Ironic that someone who is struggling with anxiety and social fears would title a blog post, "Don't Be Afraid" I am aware of said irony. Too often when we are struggling or having issues, when things go wrong financially, or whatever the world throws at us, has us down we say to ourselves, "I can handle this. I'm strong. I'll just keep it to myself."
It's great and wonderful to think that you are strong, but this shouldn't make us afraid to share our struggles with others. If we hold it all in we never know what else might be waiting around the corner that we will have to handle as well. We may expect one result but darned if our expectations don't get messed up along the way.
I decided when things started weighing down on me to ask for help and that included therapy, seeking spiritual guidance, and even willingness to try taking medication. I'm breaking in no new territory with these things. Many people smarter than I am have been willing to try these things much sooner than I did. Hopefully most don't wait until things get as bad as I did to seek that help. but the sharing and asking for help doesn't stop with one thing.
Shortly after beginning to take my medication I began to experience increased anxiety. Prozac is known to cause these symptoms in the first few weeks. I asked my wife to call the doctor, but after doing so decided to read some more online about what I was taking and realized that this was normal and that this was why he had also prescribed a low dose relaxant to help with those episodes. So before the doctor even called back to say he wanted to wait one more week I had decided the same thing.

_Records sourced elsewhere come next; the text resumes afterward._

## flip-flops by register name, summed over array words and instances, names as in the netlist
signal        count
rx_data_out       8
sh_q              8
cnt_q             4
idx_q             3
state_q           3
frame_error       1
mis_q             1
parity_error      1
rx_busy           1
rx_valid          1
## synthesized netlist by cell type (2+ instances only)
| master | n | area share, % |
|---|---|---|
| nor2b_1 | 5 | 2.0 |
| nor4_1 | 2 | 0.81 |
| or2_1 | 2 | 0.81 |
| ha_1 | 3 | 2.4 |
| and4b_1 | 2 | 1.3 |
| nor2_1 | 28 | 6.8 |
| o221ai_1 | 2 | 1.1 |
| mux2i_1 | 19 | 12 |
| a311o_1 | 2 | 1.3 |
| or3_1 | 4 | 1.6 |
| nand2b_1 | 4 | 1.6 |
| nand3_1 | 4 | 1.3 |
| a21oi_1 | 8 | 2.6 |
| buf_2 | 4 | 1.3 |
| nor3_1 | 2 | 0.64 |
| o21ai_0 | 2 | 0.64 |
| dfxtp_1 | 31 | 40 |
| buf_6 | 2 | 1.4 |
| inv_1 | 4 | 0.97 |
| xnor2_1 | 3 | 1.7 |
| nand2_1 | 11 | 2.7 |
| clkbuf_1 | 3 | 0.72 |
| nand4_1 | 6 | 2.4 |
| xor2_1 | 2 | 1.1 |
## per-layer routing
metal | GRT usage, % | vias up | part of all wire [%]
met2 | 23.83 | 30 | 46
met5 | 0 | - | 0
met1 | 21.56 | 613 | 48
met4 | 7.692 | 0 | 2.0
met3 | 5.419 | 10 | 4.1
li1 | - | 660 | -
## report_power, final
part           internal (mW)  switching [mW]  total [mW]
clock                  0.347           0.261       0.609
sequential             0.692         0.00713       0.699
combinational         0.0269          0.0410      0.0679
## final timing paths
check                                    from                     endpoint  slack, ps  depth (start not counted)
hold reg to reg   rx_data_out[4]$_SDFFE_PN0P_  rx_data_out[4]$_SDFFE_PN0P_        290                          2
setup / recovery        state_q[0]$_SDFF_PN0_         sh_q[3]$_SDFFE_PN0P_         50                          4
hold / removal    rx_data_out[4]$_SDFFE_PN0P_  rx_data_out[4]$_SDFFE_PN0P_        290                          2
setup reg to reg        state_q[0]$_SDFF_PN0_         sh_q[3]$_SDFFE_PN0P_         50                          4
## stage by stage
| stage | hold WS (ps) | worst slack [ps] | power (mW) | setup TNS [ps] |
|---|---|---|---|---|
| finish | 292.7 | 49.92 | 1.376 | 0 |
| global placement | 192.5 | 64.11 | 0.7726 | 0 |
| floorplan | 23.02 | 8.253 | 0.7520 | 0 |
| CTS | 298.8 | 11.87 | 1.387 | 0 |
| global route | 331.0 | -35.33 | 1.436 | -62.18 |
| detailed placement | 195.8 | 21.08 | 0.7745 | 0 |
==> config.mk <==
export PLATFORM = sky130hd
export DESIGN_NAME = fitbit_step_tracker_flat
export DESIGN_NICKNAME = d
export VERILOG_FILES = /design/src/rtl/fitbit_step_tracker_pkg.sv /design/src/rtl/fitbit_step_tracker_if.sv /design/src/rtl/fitbit_step_tracker_step_pulse_sync.sv /design/src/rtl/fitbit_step_tracker.sv /design/src/flat_wrapper.sv
export SDC_FILE = /design/constraint.sdc
export NUM_CORES = 1
export LEC_CHECK = 0
export ABC_CLOCK_PERIOD_IN_PS = 3340
export CAP_MARGIN = 20
export CORE_UTILIZATION = 53
export DETAILED_ROUTE_END_ITERATION = 16
export HOLD_SLACK_MARGIN = 0.05
export PLACE_DENSITY = 0.74
export RECOVER_POWER = 50
export REMOVE_ABC_BUFFERS = 1
export SLEW_MARGIN = 20
export SYNTH_ARGS = -nofsm -noshare
export SYNTH_HDL_FRONTEND = slang
export SYNTH_HIERARCHICAL = 1
export SYNTH_SLANG_ARGS = --single-unit
export TNS_END_PERCENT = 100
==> constraint.sdc <==
create_clock -name CLK -period 3.34 [get_ports CLK]
set_clock_uncertainty 0.05 [all_clocks]
set_input_delay 0.334 -clock CLK [delete_from_list [all_inputs] [get_ports CLK]]
set_output_delay 0.334 -clock CLK [all_outputs]
set_load 0.05 [all_outputs]
==> src/rtl/fitbit_step_tracker_pkg.sv <==
// Shared types and widths for the step tracker; no logic, no latency.
// Backpressure: none (constants only).
package fitbit_pkg;
    typedef enum logic [1:0] {
        IDLE = 2'd0,
        RUN  = 2'd1,
        HOLD = 2'd2
    } run_state_t;

    localparam int STEP_W          = 14;
    localparam int DIST_W          = 9;
    localparam int SEC_W           = 4;
    localparam int SECTIME_W       = 9;
    localparam int HALF_MILE_SHIFT = 10;

    localparam logic [SECTIME_W-1:0] SECTIME_MAX = 9'd511;
endpackage

==> src/rtl/fitbit_step_tracker_if.sv <==
// Step tracker I/O bundle: raw PULSE in, display metrics and 1 Hz tick out.
// Optional sat flag under TRACKER_SAT_FLAG_EN; no handshake, outputs are free-running registers.
interface fitbit_step_tracker_if;
    import fitbit_pkg::*;

    logic                 PULSE;
    logic                 slowClk;
    logic [STEP_W-1:0]    stepcnt;
    logic [DIST_W-1:0]    distance;
    logic [SEC_W-1:0]     sec;
    logic [SECTIME_W-1:0] sectime;
`ifdef TRACKER_SAT_FLAG_EN
    logic                 sat;

    modport master (output PULSE, input slowClk, stepcnt, distance, sec, sectime, sat);
    modport slave  (input PULSE, output slowClk, stepcnt, distance, sec, sectime, sat);
`else
    modport master (output PULSE, input slowClk, stepcnt, distance, sec, sectime);
    modport slave  (input PULSE, output slowClk, stepcnt, distance, sec, sectime);
`endif
endinterface

==> src/rtl/fitbit_step_tracker_step_pulse_sync.sv <==
// 2-FF synchronizer plus rising-edge detect; step edge 2 CLK after PULSE is sampled.
// Backpressure: none; one single-cycle edge per PULSE rise.
module step_pulse_sync (
    input  logic CLK,
    input  logic RESET,
    input  logic i_pulse,
    output logic o_step_edge
);
    logic r_sync1;
    logic r_sync2;
    logic r_prev;

    always_ff @(posedge CLK) begin
        if (!RESET) begin
            r_sync1 <= 1'b0;
            r_sync2 <= 1'b0;
            r_prev  <= 1'b0;
        end else begin
            r_sync1 <= i_pulse;
            r_sync2 <= r_sync1;
            r_prev  <= r_sync2;
        end
    end

    assign o_step_edge = r_sync2 & ~r_prev;
endmodule

==> src/rtl/fitbit_step_tracker.sv <==
// Step counter, distance, windowed-active and high-activity metrics plus 1 Hz tick; 3 CLK PULSE->stepcnt.
// Backpressure: none; optional sat output under TRACKER_SAT_FLAG_EN.
module fitbit_step_tracker
    import fitbit_pkg::*;
#(
    parameter int CLKS_PER_SEC = 100_000_000,
    parameter int STEP_MAX     = 9999,
    parameter int SEC_WINDOW   = 9,
    parameter int SEC_RATE     = 32,
    parameter int HI_RATE      = 64,
    parameter int RUN_MIN      = 60
) (
    input  logic                  CLK,
    input  logic                  RESET,
    fitbit_step_tracker_if.slave  bus
);
    localparam int DIV_W = (CLKS_PER_SEC > 1) ? $clog2(CLKS_PER_SEC) : 1;
    localparam int RUN_W = $clog2(RUN_MIN + 1);

    logic                 w_step_edge;
    logic                 w_tick;
    logic                 w_hi;
    logic [8:0]           w_rate_fin;
    logic [RUN_W-1:0]     w_run_len_p1;
    logic [SECTIME_W:0]   w_sectime_sum;
    logic [SECTIME_W-1:0] w_sectime_add;
    logic [SECTIME_W-1:0] w_sectime_inc;
    logic [STEP_W-1:0]    w_stepcnt_nxt;
    logic [SECTIME_W-1:0] w_sectime_nxt;
    logic [RUN_W-1:0]     w_run_len_nxt;
    run_state_t           w_state_nxt;

    logic [DIV_W-1:0]     r_div;
    logic [7:0]           r_rate_cnt;
    logic [3:0]           r_elapsed;
    logic [RUN_W-1:0]     r_run_len;
    run_state_t           r_state;
    logic                 r_slowclk;
    logic [STEP_W-1:0]    r_stepcnt;
    logic [DIST_W-1:0]    r_distance;
    logic [SEC_W-1:0]     r_sec;
    logic [SECTIME_W-1:0] r_sectime;

    step_pulse_sync u_sync (
        .CLK         (CLK),
        .RESET       (RESET),
        .i_pulse     (bus.PULSE),
        .o_step_edge (w_step_edge)
    );

    // A step landing on the tick cycle belongs to the second that is ending.
    assign w_tick        = (r_div == DIV_W'(CLKS_PER_SEC - 1));
    assign w_rate_fin    = {1'b0, r_rate_cnt} + {8'd0, w_step_edge};
    assign w_hi          = (w_rate_fin >= 9'(HI_RATE));
    assign w_run_len_p1  = r_run_len + RUN_W'(1);
    assign w_sectime_sum = {1'b0, r_sectime} + (SECTIME_W+1)'(RUN_MIN);
    assign w_sectime_add = w_sectime_sum[SECTIME_W] ? SECTIME_MAX : w_sectime_sum[SECTIME_W-1:0];
    assign w_sectime_inc = (r_sectime == SECTIME_MAX) ? r_sectime : r_sectime + SECTIME_W'(1);
    assign w_stepcnt_nxt = (w_step_edge && (r_stepcnt != STEP_W'(STEP_MAX)))
                         ? r_stepcnt + STEP_W'(1) : r_stepcnt;

    always_comb begin
        w_state_nxt   = r_state;
        w_run_len_nxt = r_run_len;
        w_sectime_nxt = r_sectime;
        if (w_tick) begin
            case (r_state)
                IDLE: begin
                    if (w_hi) begin
                        w_run_len_nxt = RUN_W'(1);
                        w_state_nxt   = RUN;
                    end
                end
                RUN: begin
                    if (!w_hi) begin
                        w_run_len_nxt = '0;
                        w_state_nxt   = IDLE;
                    end else if (w_run_len_p1 == RUN_W'(RUN_MIN)) begin
                        w_sectime_nxt = w_sectime_add;
                        w_state_nxt   = HOLD;
                    end else begin
                        w_run_len_nxt = w_run_len_p1;
                    end
                end
                HOLD: begin
                    if (w_hi) begin
                        w_sectime_nxt = w_sectime_inc;
                    end else begin
                        w_run_len_nxt = '0;
                        w_state_nxt   = IDLE;
                    end
                end
                default: w_state_nxt = IDLE;
            endcase
        end
    end

    always_ff @(posedge CLK) begin
        if (!RESET) begin
            r_div      <= '0;
            r_rate_cnt <= '0;
            r_elapsed  <= '0;
            r_run_len  <= '0;
            r_state    <= IDLE;
            r_slowclk  <= 1'b0;
            r_stepcnt  <= '0;
            r_distance <= '0;
            r_sec      <= '0;
            r_sectime  <= '0;
        end else begin
            r_div      <= w_tick ? '0 : r_div + DIV_W'(1);
            r_slowclk  <= w_tick;
            r_stepcnt  <= w_stepcnt_nxt;
            r_distance <= {{(DIST_W - STEP_W + HALF_MILE_SHIFT){1'b0}},
                           w_stepcnt_nxt[STEP_W-1:HALF_MILE_SHIFT]};
            r_state    <= w_state_nxt;
            r_run_len  <= w_run_len_nxt;
            r_sectime  <= w_sectime_nxt;
            if (w_tick) begin
                r_rate_cnt <= '0;
                if (r_elapsed != 4'd15)
                    r_elapsed <= r_elapsed + 4'd1;
                if ((r_elapsed < 4'(SEC_WINDOW)) && (w_rate_fin > 9'(SEC_RATE)))
                    r_sec <= r_sec + SEC_W'(1);
            end else if (w_step_edge && (r_rate_cnt != 8'd255)) begin
                r_rate_cnt <= r_rate_cnt + 8'd1;
            end
        end
    end

`ifdef TRACKER_SAT_FLAG_EN
    logic r_sat;

    always_ff @(posedge CLK) begin
        if (!RESET)
            r_sat <= 1'b0;
        else
            r_sat <= (w_stepcnt_nxt == STEP_W'(STEP_MAX)) || (w_sectime_nxt == SECTIME_MAX);
    end

    assign bus.sat = r_sat;
`endif

    assign bus.slowClk  = r_slowclk;
    assign bus.stepcnt  = r_stepcnt;
    assign bus.distance = r_distance;
    assign bus.sec      = r_sec;
    assign bus.sectime  = r_sectime;
endmodule

==> src/flat_wrapper.sv <==
// flat-port wrapper written by rule: the top's interface ports become plain ports
module fitbit_step_tracker_flat import fitbit_pkg::*;
#(
    parameter int CLKS_PER_SEC = 100_000_000,
    parameter int STEP_MAX     = 9999,
    parameter int SEC_WINDOW   = 9,
    parameter int SEC_RATE     = 32,
    parameter int HI_RATE      = 64,
    parameter int RUN_MIN      = 60
)
  (CLK, RESET, bus_PULSE, bus_slowClk, bus_stepcnt, bus_distance, bus_sec, bus_sectime);
  fitbit_step_tracker_if bus_i ();
  input  logic CLK;
  input  logic RESET;
  input wire logic [$bits(bus_i.PULSE)-1:0] bus_PULSE;
  output wire logic [$bits(bus_i.slowClk)-1:0] bus_slowClk;
  output wire logic [$bits(bus_i.stepcnt)-1:0] bus_stepcnt;
  output wire logic [$bits(bus_i.distance)-1:0] bus_distance;
  output wire logic [$bits(bus_i.sec)-1:0] bus_sec;
  output wire logic [$bits(bus_i.sectime)-1:0] bus_sectime;
  assign bus_i.PULSE = bus_PULSE;
  assign bus_slowClk = bus_i.slowClk;
  assign bus_stepcnt = bus_i.stepcnt;
  assign bus_distance = bus_i.distance;
  assign bus_sec = bus_i.sec;
  assign bus_sectime = bus_i.sectime;
  fitbit_step_tracker #(.CLKS_PER_SEC(CLKS_PER_SEC), .STEP_MAX(STEP_MAX), .SEC_WINDOW(SEC_WINDOW), .SEC_RATE(SEC_RATE), .HI_RATE(HI_RATE), .RUN_MIN(RUN_MIN)) u_core (.CLK(CLK), .RESET(RESET), .bus(bus_i));
endmodule
After elaboration in Yosys (flattened, before gate mapping):

Cells that the tools add are included.

* $add $sub $neg: 9
* magnitude comparators: 3
* eq/ne operators: 16
* muxes and demuxes: 17
* bitwise operators: 3
* reduce and logical (&&, ||, !) cells: 12

Operators with widths (count)
* $mux W9: 5
* $add A27 B1 Y27 const B: 1
* $eq A27 B27 Y1 const B: 1
* $mux W6: 4
* $pmux W6 S3: 1
* $pmux W9 S2: 1
* $add A14 B1 Y14 const B: 1
* $mux W14: 1
* $ne A14 B14 Y1 const B: 1
* $add A9 B6 Y10 const B: 1
* $add A8 B1 Y9: 1
* $add A9 B1 Y9 const B: 1
* $eq A9 B9 Y1 const B: 1
* $ge A9 B7 Y1 const B: 1
* $gt A9 B6 Y1 const B: 1
* $add A4 B1 Y4 const B: 2
* $add A8 B1 Y8 const B: 1
* $mux W2: 4
* $ne A2 B1 Y1 const B: 4
* $ne A8 B8 Y1 const B: 1
* $add A6 B1 Y6 const B: 1
* $eq A6 B6 Y1 const B: 1
* $ne A3 B3 Y1 const B: 2
* $pmux W2 S3: 1
* 16 further kinds: 21

* register bits: 83
* input port bits: 3
* output and inout port bits: 37
* word-level logic and storage cells: 74

Depth between registers and ports, before layout:

* word-level depth: 6
* gate-level depth with buffers: 10
* gate-level depth less buffers: 8

Cells and area by module:

The synthesis kept the hierarchy.

Modules (own cells, without submodules)
* fitbit_step_tracker: instances 1, cells each 516, area an instance 4359.2 µm², seq. area each 1501.4 µm²
* step_pulse_sync: instances 1, cells each 7, area an instance 92.6 µm², seq. area each 60.1 µm²

Least setup slack after synthesis:

OpenSTA, ideal clock, no wires.

* kind: register to register
* start point: reg u_core.r_sectime[2], in the netlist u_core/bus.sectime[2]
* end point: reg u_core.r_sectime[2], in the netlist u_core/bus.sectime[2]
* library setup time: 0.119 ns
* arrival time: 2.247 ns
* data required time: 3.171 ns
* setup slack: 0.924 ns
* cell stages (with the launch flop): 9
* path buffers: 1
* clock period less this slack: 2.416 ns
* cells stage by stage: dfxtp_1 > ha_1 > nand4_1 > nor2_1 > ha_1 > a2111o_1 > or2_0 > clkbuf_1 > o221a_2

* longest elaborated chain between the ends: 5
* elaborated cells between the ends (all ways): 11
* those cells by class: 2 x add/sub; 2 x eq/ne; 6 x mux; 1 x reduce/logical

Ends and longest elaborated chain
* start, declared: line fitbit_step_tracker.sv:42 `logic [SECTIME_W-1:0] r_sectime;`
* start signal, assigned: line fitbit_step_tracker.sv:118 `r_sectime <= w_sectime_nxt;`
* $add A9 B6 Y10: line fitbit_step_tracker.sv:56 `assign w_sectime_sum = {1'b0, r_sectime} + (SECTIME_W+1)'(RUN_MIN);`
* $mux W9: line fitbit_step_tracker.sv:57 `assign w_sectime_add = w_sectime_sum[SECTIME_W] ? SECTIME_MAX : w_sectime_sum[SECTIME_W-1:0];`
* $mux W9: line fitbit_step_tracker.sv:78 `end else if (w_run_len_p1 == RUN_W'(RUN_MIN)) begin`
* $mux W9: line fitbit_step_tracker.sv:75 `if (!w_hi) begin`
* $pmux W9 S2: line fitbit_step_tracker.sv:67 `case (r_state)`

Several ways; a longest one is shown, not always the timed one. The select of a mux whose other input is x is not followed.
A chain may end at the register's enable or synchronous reset.

Final worst setup path:

* start point: reg u_core.u_sync.r_sync2
* end point: reg u_core.r_sectime[2], in the netlist u_core/bus.sectime[2]

* longest elaborated chain between the ends: 5
* elaborated cells between the ends (all ways): 6
* those cells by class: 1 x add/sub; 1 x order compare; 2 x eq/ne; 1 x bitwise; 1 x reduce/logical

Ends and longest elaborated chain
* start, declared: line fitbit_step_tracker_step_pulse_sync.sv:10 `logic r_sync2;`
* start signal, assigned: line fitbit_step_tracker_step_pulse_sync.sv:20 `r_sync2 <= r_sync1;`
* $and A1 B1 Y1 *: line fitbit_step_tracker_step_pulse_sync.sv:25 `assign o_step_edge = r_sync2 & ~r_prev;`
* net u_core.w_step_edge: line fitbit_step_tracker.sv:20 `logic w_step_edge;`
* $add A8 B1 Y9 *: line fitbit_step_tracker.sv:53 `assign w_rate_fin = {1'b0, r_rate_cnt} + {8'd0, w_step_edge};`
* $ge A9 B7 Y1 *: line fitbit_step_tracker.sv:54 `assign w_hi = (w_rate_fin >= 9'(HI_RATE));`
* $ne A2 B1 Y1 (no source line)
* $reduce_and A6 Y1 (no source line) *

Mark *: on every way through the listed nets, which the timed path passes. The rest lies on a longest branch.

==> results.json <==
{
  "arrival_ns": 2.92,
  "ys_top_cells_by_area": "dfxtp_1 (35%), nor2_1 (5.7%), xnor2_1 (4.7%)",
  "die_area_um2": 8770,
  "path_class": "flip-flop to flip-flop",
  "post-route-util_pct": 61.3,
  "worstSetupEndpointType": "flip-flop",
  "cts_tree": "built",
  "synthCells": 523,
  "rows": 33,
  "cts_setup_buffers": 0,
  "holdWs_ns": 0.397,
  "clk_latency_ns": 0.36,
  "grt_pass1_vias": 3537,
  "max_freq_mhz": 374,
  "synth_area_um2": 4450,
  "drive_above_1_share_pct": 6.19,
  "yosysSeqAreaShare_pct": 35.1,
  "ir_drop_mv": 0.190,
  "syn_area_per_cell_um2": 8.51,
  "final_nets": 563,
  "outcome": "finished, final reports clean",
  "portBuffers": 34,
  "gr-total-overflow": 0,
  "numCtsBuffers": 9,
  "vias": 3894,
  "synth.most_common_cell": "dfxtp_1",
  "rsz0062_at_grt": "false",
  "htreeDepth": 3,
  "fp.coreArea_um2": 8180,
  "synth_top_area_share_pct": 35.1,
  "drcViolationCount": 0,
  "p_leak_nw": 1.83,
  "min_period_over_period_pct": 80.1,
  "die_w_um": 93.7,
  "power.density_nw_per_um2": 359,
  "crit_fanout": 13,
  "stdcell_area_um2": 5010,
  "cts_resized": 0,
  "drv_slew": 0,
  "root_buffer": "clkbuf_8",
  "synthFlopType": "dfxtp_1",
  "synth_seq_cells": 78,
  "cap_violations": 0,
  "grt_pass1_wl_mm": 16.0,
  "n_antenna_cell": 0,
  "p_switching_mw": 0.402,
  "clk_path_buf_depth": 2,
  "grt_max_degree": 27,
  "post-route-min-period_ns": 2.67,
  "drt-total-wl_mm": 9.48,
  "start_kind": "flip-flop",
  "switching_share_pct": 22.4,
  "yosys-top-cells-count": "dfxtp_1 (78), nor2_1 (68), nand2_1 (39), nand3_1 (28), xnor2_1 (24)",
  "p_int_mw": 1.39,
  "worstMarginPinSlew_ns": 1.28,
  "die_h_um": 93.7,
  "hold_class": "flip-flop to flip-flop",
  "pwr-share-clk_pct": 44.3,
  "firstDrtPassIters": 5,
  "setup_tns_ns": 0,
  "hpwl_mm": 6.69,
  "power_frac_comb_pct": 3.4,
  "grt_usage_pct": 22.7,
  "routed_via_density": 5.95,
  "async_flop_share_pct": 0,
  "initial_core_util_pct": 54.5,
  "path_clk_slew_ns": 0.08,
  "hold_buffers": 0,
  "p_seq_share_pct": 52.4,
  "synth_warnings": 6,
  "ioPinCount": 40,
  "drtIter0Drc": 206,
  "post_drt_wl_per_cell_um": 14.5,
  "area_growth_pct": 12.6,
  "placed_area_um2": 4800,
  "worstPathRequired_ns": 3.59,
  "synth_top_area_cell": "dfxtp_1",
  "synth-edff-count": 0,
  "finalSetupViolCount": 0,
  "finalWeightedCongestion": 0.858,
  "clock_sinks": 78,
  "finalHoldViolCount": 0,
  "ys_types": 66,
  "slew_headroom_pct": 13.6,
  "drtAntennaViolNets": 0,
  "antenna_found_initial": 0
}
-- metrics by stage --
| step | power (mW) | setup WS, ns | instances |
|---|---|---|---|
| 3_5_place_dp | 1.03 | 0.716 | 638 |
| 5_1_grt | 1.86 | 0.410 | 654 |
| 2_1_floorplan | 1.00 | 0.398 | 492 |
| 3_3_place_gp | 1.02 | 0.782 | 638 |
| 6_report | 1.80 | 0.665 | 654 |
| 4_1_cts | 1.81 | 0.681 | 654 |
-- layout make-up --
class | count | area, um2
tap | 105 | 131
fill | 707 | 3160
sequential | 78 | 1560
timing repair buffer | 41 | 389
inverter | 15 | 56.3
clock buffer | 11 | 141
clock inverter | 5 | 81.3
multi-input combinational | 399 | 2650
-- path summary, 6_finish.rpt --
check / start / endpoint / slack, ns / cells after the start
hold reg to reg: u_core/u_sync/r_sync1 / u_core/u_sync/r_sync2 / 0.40 / 1
setup reg to reg: u_core/u_sync/r_sync2 / u_core/bus.sectime[2] / 0.67 / 8
hold / removal: u_core/u_sync/r_sync1 / u_core/u_sync/r_sync2 / 0.40 / 1
setup / recovery: u_core/u_sync/r_sync2 / u_core/bus.sectime[2] / 0.67 / 8
-- critical path, stage by stage (launching register included) --
cell      delay, ns
dfxtp_1        0.33
nor2b_4        0.19
ha_1           0.21
ha_1           0.25
nand2b_1       0.11
nor4_4         0.47
a2111o_1       0.38
or2_0          0.37
o221a_2        0.25
-- flip-flops by register name, indices dropped and copies added, names as in the netlist --
register,count
u_core/r_elapsed,4
u_core/r_div,27
u_core/r_rate_cnt,8
u_core/bus.stepcnt,14
u_core/bus.sectime,9
u_core/u_sync/r_sync1,1
u_core/r_state,2
u_core/r_run_len,6
u_core/bus.sec,4
u_core/bus.slowClk,1
u_core/u_sync/r_prev,1
u_core/u_sync/r_sync2,1
-- metal layers --
| metal | GRT usage, % | share of wire [%] |
|---|---|---|
| met1 | 29.3 | 47 |
| met4 | 6.41 | 1.3 |
| met2 | 37.4 | 47 |
| met3 | 5.91 | 4.8 |
| met5 | 0 | 0 |
-- layout by cell type, fill, tap and decap left out, types with 3 or more instances in the layout --
| cell | synthesis | final |
|---|---|---|
| o221a_2 | 3 | 3 |
| and2_0 | 1 | 3 |
| clkbuf_8 | 0 | 10 |
| conb_1 | 1 | 5 |
| o21a_1 | 3 | 3 |
| a21o_1 | 3 | 3 |
| dlygate4sd3_1 | 0 | 32 |
| and3_1 | 12 | 12 |
| o41ai_1 | 4 | 4 |
| mux2i_1 | 13 | 13 |
| nor2_1 | 68 | 68 |
| and2_1 | 6 | 4 |
| nor4_1 | 11 | 11 |
| or4_1 | 4 | 4 |
| or3_1 | 6 | 6 |
| xnor2_1 | 24 | 24 |
| and4_1 | 7 | 7 |
| nand4_1 | 16 | 16 |
| o311ai_0 | 4 | 4 |
| a21oi_1 | 13 | 13 |
| ha_1 | 16 | 16 |
| nand3_1 | 28 | 28 |
| inv_1 | 14 | 14 |
| dfxtp_1 | 78 | 78 |
| buf_4 | 12 | 6 |
| o31ai_1 | 5 | 5 |
| nor3_1 | 19 | 19 |
| nand2_1 | 39 | 39 |
| nand4b_1 | 3 | 3 |
| a211oi_1 | 5 | 4 |
| nand2b_1 | 6 | 6 |
| o21ai_0 | 12 | 12 |
| xor2_1 | 21 | 21 |
| nor4b_1 | 3 | 3 |
-- power groups by stage --
| stage | clock network [mW] | logic [mW] | registers [mW] |
|---|---|---|---|
| 4_1_cts | 0.809 | 0.0624 | 0.941 |
| 2_1_floorplan | 0 | 0.0381 | 0.965 |
| 3_3_place_gp | 0 | 0.0619 | 0.963 |
| 6_report | 0.796 | 0.0604 | 0.941 |
| 5_1_grt | 0.855 | 0.0666 | 0.943 |
| 3_5_place_dp | 0 | 0.0621 | 0.963 |
-- cells by family after synthesis --
logic type               share of synthesized area, %
buffers and inverters                            5.56
XOR/XNOR                                         8.85
AND/OR/NAND/NOR                                  29.2
adder cells (fa/ha/maj)                          4.50
flip-flops                                       35.1
other                                          0.0842
multiplexers                                     2.92
AO/OA/AOI/OAI                                    13.8
(Power assumes the default switching activity.)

Shortly after, the agitation and anxiety began to wear off and I even felt less agitated than when all of this started. However, I also felt the blues pretty bad. One day I dragged myself out of bed to take the kids to school and then upon returning home I stayed in bed. Tina had to pick up the kids from school and cancelled some appointments that I had. I had no motivation to do anything. Even eating was a chore. I was becoming less anxious but my depression was coming back. This time I made an appointment to see the doctor for the next day.
That evening I received a message from a friend who said that she had been struggling with the same things and was doing well for a time but that she was feeling really bad again. My heart broke to read that this sweet person was struggling and for the brief time we messaged back and forth online, I forgot my own problems. My advice to her was also important for me.
Even if you think you should be ok by now, talk to someone. Find a counselor at school if you are still that young, find a bishop, stake president, home-teacher, parent, sibling, whatever. Just talk. If you are on medications and not feeling right talk to the doctor, you may have developed a tolerance. Asking for help is not weakness.
I went in to my appointment that day, knowing that I had to fix things as much for my friend who had reached out to me as for myself. My wife went with me and helped me talk it through with the doctor. We decided that since the medication was having some effect on the anxiety to add a different medication that helped with a different type of neurotransmitter.. In any case it's been a week and I can already see the improvements.
I got back to running that day just to spite the depression and forced myself to run with my Aunt at the Tomato Days 5K in Hooper the next day. I'm so glad I did. It was fun. I was really touched when she asked me to come run it with her. I know she had been reading my posts and wanted to help me. It really helped motivate me to work towards the goal and I want her to know how much it meant.
Real strength comes from all around us, and it flows through us,and binds us all together. No it's not "The Force" but it comes from the lives of those around us. We touch people even when we don't think we do.
To my friend who is struggling out there, know that you helped me that night when you asked me for help. I hope you can get through this as well, but keep talking to people and looking into your problems and research them until you get the answers that help. And keep on singing. You can never go wrong when you are singing, even if it's just a song playing in your heart.
Don't Be Afraid! There are many who love you and many who need you.